More than 500 workers at Japan's, Keihin Electric Express Railway, must have their faces scanned each morning to determine their optimum smile. The "smile scan" analyzes a smile based on facial characteristics, from lip curves and eye movements to wrinkles. After the program scans you, it produces a smile rating that ranges from zero to 100 depending on the estimated potential of your biggest smile. If your number is sufficient, you can go about your day grinning like a maniac. If your smile number is too low the computer will give you a message such as, "lift up your mouth corners" or "you still look too serious." Every morning employees receive a printout of their daily smile which they are expected to keep with them throughout the day.

8 of 385 comments (clear)

  1. Japan is insane. by Trinexx · · Score: 5, Interesting

    What the hell is wrong with the Japanese? What practical purpose does this serve?
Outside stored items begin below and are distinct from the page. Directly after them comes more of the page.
--- src/hdl/fisr_pkg.sv ---
// Shared constants and helpers for the reciprocal square root pipeline.
package fisr_pkg;

  localparam logic [31:0] RSQRT_MAGIC = 32'h5f3759df;
  localparam logic [31:0] FP_HALF     = 32'h3f000000;
  localparam logic [31:0] FP_ONE_HALF = 32'h3fc00000;
  localparam logic [31:0] CANON_NAN   = 32'h7fc00000;

  // register stages in each float unit
  localparam int OP_LAT     = 3;
  // input stage plus five float operations
  localparam int PIPE_DEPTH = 1 + 5 * OP_LAT;
  // y is needed up to the input of the last multiply
  localparam int Y_DEPTH    = 4 * OP_LAT;

  // count of leading zeros of a 48-bit word, 48 for zero
  function automatic logic [5:0] lzc48(input logic [47:0] v);
    logic [5:0] n;
    logic       found;
    n     = 6'd48;
    found = 1'b0;
    for (int i = 47; i >= 0; i--) begin
      if (!found && v[i]) begin
        n     = 6'(47 - i);
        found = 1'b1;
      end
    end
    return n;
  endfunction

endpackage

--- src/hdl/fisr_fmul.sv ---
// Three-stage single-precision multiplier, round to nearest even, subnormals kept.
module fisr_fmul (
  input  logic        clk,
  input  logic        en,
  input  logic [31:0] a,
  input  logic [31:0] b,
  output logic [31:0] p
);
  import fisr_pkg::*;

  logic a_nan, b_nan, a_inf, b_inf, a_zero, b_zero;
  logic [7:0]  ea, eb;
  logic [23:0] ma, mb;

  // stage 1: unpack and multiply
  logic        s1_sign, s1_nan, s1_inf, s1_zero;
  logic [47:0] s1_prod;
  logic signed [9:0] s1_e0;

  always_comb begin
    a_nan  = (a[30:23] == 8'hff) && (a[22:0] != 23'd0);
    b_nan  = (b[30:23] == 8'hff) && (b[22:0] != 23'd0);
    a_inf  = (a[30:23] == 8'hff) && (a[22:0] == 23'd0);
    b_inf  = (b[30:23] == 8'hff) && (b[22:0] == 23'd0);
    a_zero = (a[30:0] == 31'd0);
    b_zero = (b[30:0] == 31'd0);
    ea     = (a[30:23] == 8'd0) ? 8'd1 : a[30:23];
    eb     = (b[30:23] == 8'd0) ? 8'd1 : b[30:23];
    ma     = {a[30:23] != 8'd0, a[22:0]};
    mb     = {b[30:23] != 8'd0, b[22:0]};
  end

  always_ff @(posedge clk) begin
    if (en) begin
      s1_sign <= a[31] ^ b[31];
      s1_nan  <= a_nan | b_nan | (a_inf & b_zero) | (b_inf & a_zero);
      s1_inf  <= a_inf | b_inf;
      s1_zero <= a_zero | b_zero;
      s1_prod <= ma * mb;
      s1_e0   <= $signed({2'b00, ea}) + $signed({2'b00, eb}) - 10'sd126;
    end
  end

  // stage 2: normalize, or denormalize into the subnormal range
  logic [5:0]        lz;
  logic signed [9:0] e_norm, shr;
  logic [47:0]       n, mask;
  logic              sh_sticky;
  logic [7:0]        efield;
  logic              ovf;

  always_comb begin
    lz        = lzc48(s1_prod);
    e_norm    = s1_e0 - $signed({4'b0000, lz});
    n         = s1_prod;
    sh_sticky = 1'b0;
    shr       = 10'sd0;
    mask      = '0;
    ovf       = (e_norm >= 10'sd255);
    efield    = 8'd0;
    if (e_norm >= 10'sd1) begin
      n      = s1_prod << lz;
      efield = e_norm[7:0];
    end else if (s1_e0 >= 10'sd1) begin
      // subnormal result shares the scale of exponent field one
      n = s1_prod << (s1_e0[5:0] - 6'd1);
    end else begin
      shr = 10'sd1 - s1_e0;
      if (shr >= 10'sd48) begin
        n         = '0;
        sh_sticky = |s1_prod;
      end else begin
        mask      = (48'd1 << shr[5:0]) - 48'd1;
        n         = s1_prod >> shr[5:0];
        sh_sticky = |(s1_prod & mask);
      end
    end
  end

  logic        s2_sign, s2_nan, s2_inf, s2_zero, s2_ovf, s2_g, s2_st;
  logic [7:0]  s2_efield;
  logic [23:0] s2_m;

  always_ff @(posedge clk) begin
    if (en) begin
      s2_sign   <= s1_sign;
      s2_nan    <= s1_nan;
      s2_inf    <= s1_inf;
      s2_zero   <= s1_zero;
      s2_ovf    <= ovf;
      s2_efield <= efield;
      s2_m      <= n[47:24];
      s2_g      <= n[23];
      s2_st     <= (|n[22:0]) | sh_sticky;
    end
  end

  // stage 3: round and pack; a mantissa carry bumps the exponent
  logic [30:0] mag;
  logic [31:0] packed_w;

  always_comb begin
    mag = {s2_efield, s2_m[22:0]} + {30'd0, s2_g & (s2_st | s2_m[0])};
    priority if (s2_nan)          packed_w = CANON_NAN;
    else if (s2_inf || s2_ovf)    packed_w = {s2_sign, 8'hff, 23'd0};
    else if (s2_zero)             packed_w = {s2_sign, 31'd0};
    else                          packed_w = {s2_sign, mag};
  end

  always_ff @(posedge clk) begin
    if (en) begin
      p <= packed_w;
    end
  end

endmodule

--- config.mk ---
export PLATFORM = sky130hd
export DESIGN_NAME = fisr_fmul
export DESIGN_NICKNAME = d
export VERILOG_FILES = /design/src/hdl/fisr_pkg.sv /design/src/hdl/fisr_fmul.sv
export SDC_FILE = /design/constraint.sdc
export NUM_CORES = 2
export LEC_CHECK = 0
export ABC_AREA = 0
export BUFFER_PORTS_ARGS = -buffer_cell sky130_fd_sc_hd__buf_2
export CAP_MARGIN = 0
export CORE_UTILIZATION = 40
export CTS_CLUSTER_DIAMETER = 150
export DETAILED_ROUTE_END_ITERATION = 8
export PLACE_DENSITY = 0.67
export SYNTH_ARGS = -nofsm -noshare
export SYNTH_HDL_FRONTEND = slang
export SYNTH_SLANG_ARGS = --single-unit
--- constraint.sdc ---
create_clock -name clk -period 24 [get_ports clk]
set_clock_uncertainty 0.2 [all_clocks]
set_input_delay 1.2 -clock clk [delete_from_list [all_inputs] [get_ports clk]]
set_output_delay 1.2 -clock clk [all_outputs]
set_load 0.01 [all_outputs]
==> impl_results.md <==
* Setup CP Type: input pin to register
* Grt peak-use layer: met2
* Unique cell type count in the Yosys netlist at roughly 100
* Number of max-cap violations at 0
* Die X-Extent at slightly below 300 um
* Core footprint at roughly 87000 um^2
* DRC violation count after routing at 0
* Cell with the most instances after synthesis: nand2_1
* Number of iterations in the first detailed-routing pass at 8
* Sequential cell area in the final layout at just under 4000 um^2
* Number of warnings printed during yosys synthesis at 0
* Count of pins over their slew limit at 0
* Hold violation total from the final report at 0
* Post-cts sizing count at 0
* Setup crit start kind: input pin
* Post-layout minimum cycle time at roughly 9100 ps
* Clock buffer count from CTS at 17
* Kind of end point of the critical path: register
* Count of flip-flops with a built-in enable after synthesis at ~130
* Routed WL at around 120 mm
* Clk sinks at approximately 130
* Filler cell count at 8566
* Fraction of met3 tracks used by global routing at 0.0384
* Final weighted congestion in routability-driven placement at between 1 and 1.5
* CTS clock-pin slew for the worst setup and hold paths at 80 ps
* Clock tree from TritonCTS: built
* Count of endpoints failing setup in the final report at 0
* Non-Filler Instances at ~5000
* Normalized max-slew margin at 0.213
* Number of global-route vias before repair at ~30000
* Seq/Total Area, Yosys at 0.113
* Number of hold-repair buffers added at the cts stage at 0
* Met1 routing resource usage after global routing at 0.340
* Post-route worst setup slack at approximately 15000 ps
* Post-detailed-route via-to-cell ratio at a little under 6
* Total global-route track usage at 0.259
* Arrival time of the worst setup path at approximately 9100 ps
* Crit path largest cell delay at 700 ps
* Startpoint of the worst hold path: s1_zero
* Overall die height at between 200 and 300 um
* Clock root buffer: clkbuf_16
* CTS H-Tree Depth at 4
* Classification of the worst-slack hold path: register to register
* Cell count after placement at between 5000 and 6000
* Post-synthesis cell type with the largest combined area: fa_1
* Share of async-settable or async-resettable flops after synthesis at 0
* Run status: finished clean
* Number of nets with antenna violations after routing at 0
* Max stage delay cell, worst path: o41ai_1
* Top FF cell, synth: edfxtp_1
* Met2 demand-to-capacity share in global routing at 0.418
* Half-perimeter wire length after placement at 86.1 mm
* Peak fanout along the critical path at 25
* Vias post-DR at ~30000
* Cells taking the most area after synthesis: fa_1 28%, edfxtp_1 11%, ha_1 7.3%
* Synthesized instance count at just over 4000
* # port buffers at slightly below 100
* Transition time at the pin with the least slew margin at approximately 1200 ps
* Peak Freq at between 100 and 150 MHz
* Most frequent cells after synthesis: 637 x nand2_1, 540 x inv_1, 484 x fa_1
* Antenna violations before repair at 0
* Initial cell density of the core at 0.404
* Area of combinational cells with multiple inputs at between 20000 and 30000 um^2
* Final Util at 0.426
* Number of rows in the core area at roughly 110
* Tcrit/Tclk final at 0.378
* Largest buffer count on any clock path at 2
* Mean area per synthesized cell at about 8.5 um^2
* Share of layout cells above drive strength 1 at 0.0894
* Number of nets at the end of the flow at ~4700
* Area of the die at 88600 um^2
* Insertion delay of the later-clocked pin in the worst-skew pair at ~450 ps
* Wire length of the first global-routing pass at between 150 and 200 mm
* Buffers inserted by post-CTS timing repair at 0
* Post-Synthesis Cell Area at ~35000 um^2
* Worst slack, placed at ~14000 ps
* Top cell type's share of synthesized area at 0.277
* Critical path startpoint: a[16]
* Total negative slack for setup checks at 0 ps
* Worst endpoint required time at roughly 24000 ps
* Aggregate global routing overflow at 0
* Worst reg2reg path startpoint: s1_prod[38]
* P&R area growth vs syn at 5.60%
* Post-Syn Nets at approximately 5000
* Number of flip-flops and latches in the synthesized netlist at 132
* Boundary pin count at 98
* WL/cell at 22.5 um
* Maximum number of pins on one net before global-route repair at between 70 and 80
* RSZ-0062 raised after global routing: false
* Initial detailed-routing violation count at ~3000
* Most numerous cell on the critical path: fa_1
[per-layer routing]
metal	routed length, um	part of all wire
met3	10100	0.087
met4	6430	0.056
met1	46400	0.40
met5	0	0
met2	53000	0.46
[cell families after synthesis]
group                      after synthesis  share of synthesized area
buffers and inverters                  852                     0.0946
DFF                                    132                      0.113
muxes                                  269                      0.101
xor gates and xnor gates               110                     0.0276
and+or+nand+nor                       1378                      0.186
AOI/OAI and AO/OA                      670                      0.127
adders and majority gates              689                      0.351
[final timing paths]
path | end | slack [ps] | cells after the start
worst min register to register | s2_zero | 220 | 0
worst min-delay path | s2_zero | 220 | 0
worst max register to register | s2_m[11] | 16090 | 20
worst max-delay path | s1_prod[44] | 14930 | 26
[flip-flops by register name, summed over array words and instances, names as in the netlist, 8 cells and up]
register and flops:
s1_e0 10, s1_prod 48, s2_efield 8, p 32, s2_m 23
[worst max-delay path, delay by kind of cell]
family                   cells  cell delay, ps
AO/OA/AOI/OAI                7            2410
buffers and inverters        6             760
adder cells (fa/ha/maj)      8            3740
AND/OR/NAND/NOR              4             760
XOR/XNOR                     1             150
## src/hdl/fisr_pkg.sv

```systemverilog
// Shared constants and helpers for the reciprocal square root pipeline.
package fisr_pkg;

  localparam logic [31:0] RSQRT_MAGIC = 32'h5f3759df;
  localparam logic [31:0] FP_HALF     = 32'h3f000000;
  localparam logic [31:0] FP_ONE_HALF = 32'h3fc00000;
  localparam logic [31:0] CANON_NAN   = 32'h7fc00000;

  // register stages in each float unit
  localparam int OP_LAT     = 3;
  // input stage plus five float operations
  localparam int PIPE_DEPTH = 1 + 5 * OP_LAT;
  // y is needed up to the input of the last multiply
  localparam int Y_DEPTH    = 4 * OP_LAT;

  // count of leading zeros of a 48-bit word, 48 for zero
  function automatic logic [5:0] lzc48(input logic [47:0] v);
    logic [5:0] n;
    logic       found;
    n     = 6'd48;
    found = 1'b0;
    for (int i = 47; i >= 0; i--) begin
      if (!found && v[i]) begin
        n     = 6'(47 - i);
        found = 1'b1;
      end
    end
    return n;
  endfunction

endpackage

```

## src/hdl/fisr_fadd.sv

```systemverilog
// Three-stage single-precision adder, round to nearest even, subnormals kept.
module fisr_fadd (
  input  logic        clk,
  input  logic        en,
  input  logic [31:0] a,
  input  logic [31:0] b,
  output logic [31:0] s
);
  import fisr_pkg::*;

  logic        a_nan, b_nan, a_inf, b_inf, swap;
  logic [31:0] big, sml;
  logic [7:0]  e_big, e_sml;

  // stage 1: unpack and order by magnitude
  logic        s1_nan, s1_inf, s1_inf_sign, s1_sign, s1_sub, s1_zsign;
  logic [7:0]  s1_d, s1_e;
  logic [23:0] s1_mb, s1_ms;

  always_comb begin
    a_nan = (a[30:23] == 8'hff) && (a[22:0] != 23'd0);
    b_nan = (b[30:23] == 8'hff) && (b[22:0] != 23'd0);
    a_inf = (a[30:23] == 8'hff) && (a[22:0] == 23'd0);
    b_inf = (b[30:23] == 8'hff) && (b[22:0] == 23'd0);
    swap  = b[30:0] > a[30:0];
    big   = swap ? b : a;
    sml   = swap ? a : b;
    e_big = (big[30:23] == 8'd0) ? 8'd1 : big[30:23];
    e_sml = (sml[30:23] == 8'd0) ? 8'd1 : sml[30:23];
  end

  always_ff @(posedge clk) begin
    if (en) begin
      s1_nan      <= a_nan | b_nan | (a_inf & b_inf & (a[31] ^ b[31]));
      s1_inf      <= a_inf | b_inf;
      s1_inf_sign <= a_inf ? a[31] : b[31];
      s1_sign     <= big[31];
      s1_sub      <= a[31] ^ b[31];
      // exact zero sum: negative only when both operands are negative
      s1_zsign    <= a[31] & b[31];
      s1_d        <= e_big - e_sml;
      s1_e        <= e_big;
      s1_mb       <= {big[30:23] != 8'd0, big[22:0]};
      s1_ms       <= {sml[30:23] != 8'd0, sml[22:0]};
    end
  end

  // stage 2: align the smaller operand and add or subtract
  logic [26:0] al, xs, mask;
  logic        st;
  logic [27:0] sum;

  always_comb begin
    xs   = {s1_ms, 3'b000};
    mask = '0;
    if (s1_d >= 8'd27) begin
      al = '0;
      st = |s1_ms;
    end else begin
      mask = (27'd1 << s1_d[4:0]) - 27'd1;
      al   = xs >> s1_d[4:0];
      st   = |(xs & mask);
    end
    al[0] = al[0] | st;
    if (s1_sub) sum = {1'b0, s1_mb, 3'b000} - {1'b0, al};
    else        sum = {1'b0, s1_mb, 3'b000} + {1'b0, al};
  end

  logic        s2_nan, s2_inf, s2_inf_sign, s2_sign, s2_zsign;
  logic [7:0]  s2_e;
  logic [27:0] s2_sum;

  always_ff @(posedge clk) begin
    if (en) begin
      s2_nan      <= s1_nan;
      s2_inf      <= s1_inf;
      s2_inf_sign <= s1_inf_sign;
      s2_sign     <= s1_sign;
      s2_zsign    <= s1_zsign;
      s2_e        <= s1_e;
      s2_sum      <= sum;
    end
  end

  // stage 3: normalize, round and pack
  logic [5:0]  lz;
  logic [26:0] n;
  logic [9:0]  e_res;
  logic [7:0]  efield;
  logic [30:0] mag;
  logic [31:0] packed_w;

  always_comb begin
    // pad with ones so the count never runs past the 27 live bits
    lz     = lzc48({s2_sum[26:0], 21'h1fffff});
    efield = 8'd0;
    if (s2_sum[27]) begin
      n     = {s2_sum[27:2], s2_sum[1] | s2_sum[0]};
      e_res = {2'b00, s2_e} + 10'd1;
    end else if ({2'b00, lz} < {2'b00, s2_e}) begin
      n     = s2_sum[26:0] << lz;
      e_res = {2'b00, s2_e} - {4'b0000, lz};
    end else begin
      n     = s2_sum[26:0] << (s2_e - 8'd1);
      e_res = 10'd0;
    end
    if (e_res < 10'd255) efield = e_res[7:0];
    mag = {efield, n[25:3]} + {30'd0, n[2] & ((n[1] | n[0]) | n[3])};
    priority if (s2_nan)           packed_w = CANON_NAN;
    else if (s2_inf)               packed_w = {s2_inf_sign, 8'hff, 23'd0};
    else if (e_res >= 10'd255)     packed_w = {s2_sign, 8'hff, 23'd0};
    else if (s2_sum == 28'd0)      packed_w = {s2_zsign, 31'd0};
    else                           packed_w = {s2_sign, mag};
  end

  always_ff @(posedge clk) begin
    if (en) begin
      s <= packed_w;
    end
  end

endmodule

```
    1. Re:Japan is insane. by jellomizer · · Score: 4, Interesting

      Simple, if you smile and pretend to be happy, you actually become more happy. When you are happy annoying people are less annoying and allows you to do service work more effectively.

      If you fly a lot compare Southwest with American Air.

      Southwest people are trained to smile and be cheerful. American Air doesn't.

      Southwest has less delays and is more profitable and the passagers are better behaved and quiet and cuterious of others.

      --
      If something is so important that you feel the need to post it on the internet... It probably isn't that important.
    2. Re:Japan is insane. by Ohio+Calvinist · · Score: 5, Interesting

      While it is kind of creepy, having worked in Technical Support, I found that when I made myself smile, even when I was furiously angry or irritated, it helped me "be" more friendly and attentive to my callers, than when I frowned, or wrapped my phone cord around my neck like a noose, etc...

      When you are in customer service, it makes a huge difference, and belive it or not, it often makes a huge difference to customers who expect that you don't care about them and are just jockeying the time clock. Perception is everything.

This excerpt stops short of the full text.